Dann der Name, also Oskar. Ich frage mich, ob du mit einem Oskar das gleich verbindest wie ich. Ich neige bei einem Oskar dazu, mir ein kleines, dickliches, naives Kind vorzustellen. Einen Oskar würde ich spontan in ein Bilderbuch stecken. Sätze wie diese
Zitat: | Oskar würde gerne malen. Er freut sich. |
passen prima zu diesem Eindruck.
Mir fällt da spontan Ole Könnecke und "Anton und die Mädchen" dazu ein. Was eigentlich gut ist, denn ich mag Ole Könnecke, muss eigentlich fast immer lachen, wenn ich seine Sachen lese/anschaue.
Das mache ich bei den oben zitierten Sätzen auch, aber hier ist es vermutlich nicht beabsichtigt.

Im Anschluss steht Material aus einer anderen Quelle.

<file path="flow/run.sh">
#!/bin/bash
# OpenROAD 26Q1-2900-gdf79404cd8, Yosys 0.63+post, stock flow scripts
make -C /OpenROAD-flow-scripts/flow DESIGN_CONFIG=/design/flow/config.mk WORK_HOME=/design/flow/orfs finish
</file>
<file path="flow/config.mk">
export PLATFORM = sky130hd
export DESIGN_NAME = ouvinte
export DESIGN_NICKNAME = ouvinte
export VERILOG_FILES = /design/flow/design.v
export SDC_FILE = /design/flow/constraint.sdc
export NUM_CORES = 4
export LEC_CHECK = 1
export CORE_AREA = 10 10 70 70
export DIE_AREA = 0 0 80 80
</file>
<file path="flow/constraint.sdc">
current_design ouvinte

set clk_period 1.7
set clk_io_pct 0.2

create_clock -name clk0 -period $clk_period [get_ports {CLK}]

set non_clock_inputs [all_inputs -no_clocks]
set_input_delay [expr $clk_period * $clk_io_pct] -clock clk0 $non_clock_inputs
set_output_delay [expr $clk_period * $clk_io_pct] -clock clk0 [all_outputs]
</file>
module normalize_mult(mantissa_product, exponent , sticky , guard , norm_exponent , norm_mantissa) ;
	input logic [47:0] mantissa_product ;
	input logic [9:0] exponent ;  
	output logic sticky ;
	output logic guard ;
	output logic [9:0] norm_exponent ;  
	output logic [22:0] norm_mantissa ;  
	always_comb
	begin
		case(mantissa_product[47])  
		1'b0 : 
		begin
			sticky = |mantissa_product[21:0] ;  
			guard = mantissa_product[22] ;
			norm_exponent = exponent ;
			norm_mantissa = mantissa_product[45:23] ;
		end
		1'b1 : 
		begin
			sticky = |mantissa_product[22:0] ;  
			guard = mantissa_product[23] ;
			norm_exponent = exponent + 1 ;
			norm_mantissa = mantissa_product[46:24] ;
		end
	endcase
	end
endmodule
==> flow/run.sh <==
#!/bin/bash
# OpenROAD 26Q1-2900-gdf79404cd8, Yosys 0.63+post, stock flow scripts
make -C /OpenROAD-flow-scripts/flow DESIGN_CONFIG=/design/flow/config.mk WORK_HOME=/design/flow/orfs finish
==> flow/config.mk <==
export PLATFORM = sky130hd
export DESIGN_NAME = PAL16L8_053327_D20
export DESIGN_NICKNAME = PAL16L8_053327_D20
export VERILOG_FILES = /design/flow/design.v
export SDC_FILE = /design/flow/constraint.sdc
export NUM_CORES = 4
export LEC_CHECK = 1
export CORE_AREA = 10 10 70 70
export DIE_AREA = 0 0 80 80
==> flow/constraint.sdc <==
current_design PAL16L8_053327_D20

set clk_period 1.5
set clk_io_pct 0.2

create_clock -name clk0 -period $clk_period

set non_clock_inputs [all_inputs -no_clocks]
set_input_delay [expr $clk_period * $clk_io_pct] -clock clk0 $non_clock_inputs
set_output_delay [expr $clk_period * $clk_io_pct] -clock clk0 [all_outputs]
<file path="design/flow/run.sh">
#!/bin/bash
# OpenROAD 26Q1-2900-gdf79404cd8, Yosys 0.63+post, stock flow scripts
make -C /OpenROAD-flow-scripts/flow DESIGN_CONFIG=/design/flow/config.mk WORK_HOME=/design/flow/orfs finish
</file>
<file path="design/flow/config.mk">
export PLATFORM = sky130hd
export DESIGN_NAME = TOP_ASYNC_FIFO
export DESIGN_NICKNAME = TOP_ASYNC_FIFO
export VERILOG_FILES = /design/flow/design.v
export SDC_FILE = /design/flow/constraint.sdc
export NUM_CORES = 4
export LEC_CHECK = 1
export CORE_UTILIZATION = 50
</file>
<file path="design/flow/constraint.sdc">
current_design TOP_ASYNC_FIFO

set clk_period 3.5
set clk_io_pct 0.2

create_clock -name clk0 -period $clk_period [get_ports {i_rclk}]
create_clock -name clk1 -period $clk_period [get_ports {i_wclk}]

set non_clock_inputs [all_inputs -no_clocks]
set_input_delay [expr $clk_period * $clk_io_pct] -clock clk0 $non_clock_inputs
set_output_delay [expr $clk_period * $clk_io_pct] -clock clk0 [all_outputs]
</file>
==> flow/run.sh <==
#!/bin/bash
# OpenROAD 26Q1-2900-gdf79404cd8, Yosys 0.63+post, stock flow scripts
make -C /OpenROAD-flow-scripts/flow DESIGN_CONFIG=/design/flow/config.mk WORK_HOME=/design/flow/orfs finish
==> flow/config.mk <==
export PLATFORM = sky130hd
export DESIGN_NAME = REG_File
export DESIGN_NICKNAME = REG_File
export VERILOG_FILES = /design/flow/design.v
export SDC_FILE = /design/flow/constraint.sdc
export NUM_CORES = 4
export LEC_CHECK = 1
export CORE_UTILIZATION = 50
==> flow/constraint.sdc <==
current_design REG_File

set clk_period 1.6
set clk_io_pct 0.2

create_clock -name clk0 -period $clk_period [get_ports {i_Ref_clk}]

set non_clock_inputs [all_inputs -no_clocks]
set_input_delay [expr $clk_period * $clk_io_pct] -clock clk0 $non_clock_inputs
set_output_delay [expr $clk_period * $clk_io_pct] -clock clk0 [all_outputs]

Oder doch? Wie alt ist dieser Oskar? Wirklich noch so klein, wie diese Sätze, sein Name und der Stil glauben machen?
Aber würde er dann Wörter wie "Evangelium" verwenden?
Die Geschichte ist mir für diesen Wettbewerb und im Vergleich mit den anderen fast ein bisschen zu "einfach". Zwei Menschen, zwei Wahrheiten, die an Oskar zerren. Dann kommt jemand, der ihm deutlich macht, das er darauf keine Lust mehr hat. Oskar steigt aus und geht dem Mann hinterher.
Und gerade dieses Ende macht die Geschichte für mich zu leicht verdaulich. Denn eigentlich läuft er jetzt ja nur dem nächsten "Heilsbringer" hinterher. Anstatt (zum Beispiel) nach seiner eigenen Wahrheit zu suchen.
Mir ist das zu schnell, zu leicht, die Figuren zu abgegriffen, zu glatt.
Hört sich jetzt alles ganz schrecklich an, ist aber eigentlich gar nicht so. Die Geschichte ist ja gar nicht verkehrt, sie hat auch einen gewissen Witz (wobei ich mich immer noch frage, ob der beabsichtigt ist), aber wie gesagt für diesen Wettbewerb und im Vergleich zu den anderen, hätte ich ein bisschen "mehr" erwartet.
(Aber - oje - bitte nicht gerade bei meiner Geschichte nach "schau, so macht man das, so stelle ich mir das vor" suchen)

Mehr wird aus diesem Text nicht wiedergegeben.